Obstructive sleep apnea syndrome is a high-prevalence disorder found in the population. Studies have shown a possible association between nasal obstruction and obstructive sleep apnea syndrome, but the existence of a association between the degree of nasal obstruction and obstructive sleep apnea syndrome severity has not yet been proven.
ObjectiveTo evaluate the internal nasal dimensions of adults with primary snoring and obstructive sleep apnea syndrome by acoustic rhinometry and to correlate the findings with obstructive sleep apnea severity.
MethodsTwenty-one male Caucasian subjects with complaints of snoring and/or respiratory pauses during sleep, aged between 18 and 60 years of age, were evaluated. After clinical evaluation, otorhinolaryngological examination and flexible nasopharyngolaryngoscopy, all patients underwent type III polysomnography. The participants were divided into two groups according to symptom severity: group 1, primary snoring and/or mild obstructive sleep apnea syndrome(n = 9) and group 2, moderate/severe obstructive sleep apnea syndrome (n = 12). Internal nasal dimensions were measured by acoustic rhinometry, analyzing minimum cross sectional area (CSA) and three nasal segment volumes.

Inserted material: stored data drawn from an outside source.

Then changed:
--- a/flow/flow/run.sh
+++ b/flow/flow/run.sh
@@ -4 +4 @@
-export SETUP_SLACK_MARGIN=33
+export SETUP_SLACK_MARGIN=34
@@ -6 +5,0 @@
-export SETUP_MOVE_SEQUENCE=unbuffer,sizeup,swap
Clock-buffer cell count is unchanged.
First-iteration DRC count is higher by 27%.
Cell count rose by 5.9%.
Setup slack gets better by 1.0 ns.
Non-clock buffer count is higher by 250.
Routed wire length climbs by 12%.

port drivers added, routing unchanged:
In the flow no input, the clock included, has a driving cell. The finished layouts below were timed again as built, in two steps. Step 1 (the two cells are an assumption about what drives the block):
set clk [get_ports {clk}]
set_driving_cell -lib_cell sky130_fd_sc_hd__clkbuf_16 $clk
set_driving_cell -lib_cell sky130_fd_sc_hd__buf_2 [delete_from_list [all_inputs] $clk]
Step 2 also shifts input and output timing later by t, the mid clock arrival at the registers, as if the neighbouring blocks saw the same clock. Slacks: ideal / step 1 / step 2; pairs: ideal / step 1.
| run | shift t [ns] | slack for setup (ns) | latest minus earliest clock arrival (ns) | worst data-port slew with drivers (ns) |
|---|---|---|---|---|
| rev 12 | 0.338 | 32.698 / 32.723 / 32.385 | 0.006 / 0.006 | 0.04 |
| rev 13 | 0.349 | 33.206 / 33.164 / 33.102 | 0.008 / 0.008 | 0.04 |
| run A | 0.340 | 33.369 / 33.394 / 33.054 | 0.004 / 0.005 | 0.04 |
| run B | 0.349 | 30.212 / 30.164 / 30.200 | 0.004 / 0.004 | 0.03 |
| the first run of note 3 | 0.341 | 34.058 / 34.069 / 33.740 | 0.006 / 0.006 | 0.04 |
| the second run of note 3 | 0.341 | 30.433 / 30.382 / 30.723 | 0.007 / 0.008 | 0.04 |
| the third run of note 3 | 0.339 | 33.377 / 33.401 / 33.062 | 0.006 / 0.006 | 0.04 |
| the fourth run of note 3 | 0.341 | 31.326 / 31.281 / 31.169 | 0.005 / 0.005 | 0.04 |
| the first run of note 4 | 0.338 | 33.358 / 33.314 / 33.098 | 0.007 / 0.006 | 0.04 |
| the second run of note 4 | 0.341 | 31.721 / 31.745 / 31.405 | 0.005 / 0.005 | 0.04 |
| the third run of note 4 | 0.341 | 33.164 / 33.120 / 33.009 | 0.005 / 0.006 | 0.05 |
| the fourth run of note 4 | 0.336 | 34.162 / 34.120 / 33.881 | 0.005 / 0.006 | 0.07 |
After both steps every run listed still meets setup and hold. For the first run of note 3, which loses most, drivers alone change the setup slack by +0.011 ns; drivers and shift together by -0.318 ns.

ResultsThe respiratory event index corresponded to 8.1 ± 4.0 in group 1 and 47.5 ± 19.1 in group 2. In group 1, the cross-sectional areas values, in cm2, corresponded to: CSA 1 = 1.1 ± 0.4; CSA 2 = 2.1 ± 0.9; CSA 3 = 3.5 ± 1.8 and, in group 2: CSA 1 = 1.2 ± 0.3, CSA 2 = 2.0 ± 0.5; CSA 3 = 2.8 ± 0.7. In group 1, volumes (V), in cm3, corresponded to: V1 = 3.5 ± 1.0; V2 = 9.3 ± 5.0; V3 = 40.2 ± 21.5 and in group 2 a: V1 = 3.6 ± 0.5; V2 = 7.6 ± 1.5; V3 = 31.5 ± 6.7. Cross-sectional area and volume did not differ between groups.

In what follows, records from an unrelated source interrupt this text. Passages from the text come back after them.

This design comes from an exercise in tuning for small area, a short achievable clock period and few clock cycles on the open sky130 flow, not from production work.
Function was checked by simulation only, so behaviour that the tests miss may differ from the original.
Power and IR drop assume default switching activity.

branch tundra:
## axifull_dev
	module axifull_dev #
	(
		parameter integer C_S00_AXI_ID_WIDTH	= 8,
		parameter integer C_S00_AXI_DATA_WIDTH	= 128,
		parameter integer C_S00_AXI_ADDR_WIDTH	= 8,
		parameter integer C_S00_AXI_AWUSER_WIDTH	= 0,
		parameter integer C_S00_AXI_ARUSER_WIDTH	= 0,
		parameter integer C_S00_AXI_WUSER_WIDTH	= 0,
		parameter integer C_S00_AXI_RUSER_WIDTH	= 0,
		parameter integer C_S00_AXI_BUSER_WIDTH	= 0
	)
	(
		input wire  s00_axi_aclk,
		input wire  s00_axi_aresetn,
		input wire [C_S00_AXI_ID_WIDTH-1 : 0] s00_axi_awid,
		input wire [C_S00_AXI_ADDR_WIDTH-1 : 0] s00_axi_awaddr,
		input wire [7 : 0] s00_axi_awlen,
		input wire [2 : 0] s00_axi_awsize,
		input wire [1 : 0] s00_axi_awburst,
		input wire  s00_axi_awlock,
		input wire [3 : 0] s00_axi_awcache,
		input wire [2 : 0] s00_axi_awprot,
		input wire [3 : 0] s00_axi_awqos,
		input wire [3 : 0] s00_axi_awregion,
		input wire  s00_axi_awvalid,
		output wire  s00_axi_awready,
		input wire [C_S00_AXI_DATA_WIDTH-1 : 0] s00_axi_wdata,
		input wire [(C_S00_AXI_DATA_WIDTH/8)-1 : 0] s00_axi_wstrb,
		input wire  s00_axi_wlast,
		input wire  s00_axi_wvalid,
		output wire  s00_axi_wready,
		output wire [C_S00_AXI_ID_WIDTH-1 : 0] s00_axi_bid,
		output wire [1 : 0] s00_axi_bresp,
		output wire  s00_axi_bvalid,
		input wire  s00_axi_bready,
		input wire [C_S00_AXI_ID_WIDTH-1 : 0] s00_axi_arid,
		input wire [C_S00_AXI_ADDR_WIDTH-1 : 0] s00_axi_araddr,
		input wire [7 : 0] s00_axi_arlen,
		input wire [2 : 0] s00_axi_arsize,
		input wire [1 : 0] s00_axi_arburst,
		input wire  s00_axi_arlock,
		input wire [3 : 0] s00_axi_arcache,
		input wire [2 : 0] s00_axi_arprot,
		input wire [3 : 0] s00_axi_arqos,
		input wire [3 : 0] s00_axi_arregion,
		input wire  s00_axi_arvalid,
		output wire  s00_axi_arready,
		output wire [C_S00_AXI_ID_WIDTH-1 : 0] s00_axi_rid,
		output wire [C_S00_AXI_DATA_WIDTH-1 : 0] s00_axi_rdata,
		output wire [1 : 0] s00_axi_rresp,
		output wire  s00_axi_rlast,
		output wire  s00_axi_rvalid,
		input wire  s00_axi_rready
	);
	axifull_dev_S00_AXI # (
		.C_S_AXI_ID_WIDTH(C_S00_AXI_ID_WIDTH),
		.C_S_AXI_DATA_WIDTH(C_S00_AXI_DATA_WIDTH),
		.C_S_AXI_ADDR_WIDTH(C_S00_AXI_ADDR_WIDTH),
  ...
Size: ~3,800 cells after synthesis, roughly 400 I/O pins.
Settings: LEC_CHECK=0, CAP_MARGIN=20, CORE_MARGIN=2, CORE_UTILIZATION=45, CTS_CLUSTER_DIAMETER=100, CTS_CLUSTER_SIZE=25, PLACE_DENSITY=0.6, SETUP_SLACK_MARGIN=2.5, SLEW_MARGIN=20; clock period 5.0 ns.
standard.sh (not shown) runs the stock make flow with config.mk's settings and CLKGATE_MAP_FILE= SYNTH_SCRIPT=/design/flow/synth_recipe.tcl, a recipe that flattens the netlist after the stock synthesis.
==> flow/flow/run.sh <==
#!/bin/bash
# The standard layout, with plain buf_1 cells as the port buffers
# (buffer_ports otherwise picks clkdlybuf4s50_1, a larger delay cell).
set -euo pipefail
export BUFFER_PORTS_ARGS="-buffer_cell sky130_fd_sc_hd__buf_1"
bash standard.sh > standard.log 2>&1
branch tundra reached the final stage; the timing, design-rule and antenna checks on its layout passed.
Testbench counts of branch tundra, summed over its fixed seeds: cycles 26,205.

ConclusionThere were no significant differences in the cross-sectional areas and nasal volumes between individuals with primary snoring-mild obstructive sleep apnea syndrome and moderate-severe obstructive sleep apnea syndrome. Differently to the raised hypothesis, our results suggest that there is no association between internal nasal dimensions and severity of obstructive sleep apnea syndrome.
Obstructive sleep apnea syndrome (OSAS) is a high-prevalence disorder among the general population. Research studies, such as the Sleep Heart Health Study, showed that 24% of the evaluated men and 9% of women had moderate OSAS.1 In turn, the Wisconsin Sleep Study Cohort showed an increase in the prevalence of OSAS in different age groups: 10% of men and 3% of women in the 30 to 49 age group, and 17% of men and 9% of women aged 50 to 70 years.2 More recently, a study carried out in Switzerland, showed that 50% of evaluated men and 23% of women had moderate OSAS.3 In Brazil, a study that assessed the prevalence of OSAS in the population of the city of São Paulo, observed that 32.8% of the adult population had polysomnographic criteria compatible with the diagnosis of OSAS.4 It is noteworthy that, despite its high prevalence, OSAS is still underdiagnosed. In the United States of America, it is estimated that 82% of men and 93% of women with OSAS are not acurately diagnosed.5
Patients with OSAS typically have excessive daytime sleepiness, decreased cognitive performance, reduced quality of life and increased risk of developing cardiovascular disease.6–8 Age over 60 years, male gender, obesity, craniofacial dysmorphisms and hypothyroidism are well-established risk factors for OSAS.1,5,9,10
Studies have also suggested a possible association between nasal obstruction and OSAS, attributing the genesis of OSAS to the turbulent air flow resulting from nasal obstruction in different segments. As the nasal cavities are the gateway to the upper airways, obstructions resulting from nasal pathologies, such as septal deviation and nasal turbinate hypertrophy can theoretically contribute to the generation of turbulent air flow, consequently triggering OSAS.11–14 Theoretically, the upper airways behave similarly to a Starling resistor, where the collapsible segment is the pharynx and the two rigid ends are the nasal cavities and the larynx. The greater the resistance to airflow in the fixed segments (nasal cavity and larynx) and the greater the flaccidity of the flexible segment (pharynx), the greater the collapse of the collapsible segment.15,16 Thus, the association between nasal obstruction and OSAS gains biological plausibility.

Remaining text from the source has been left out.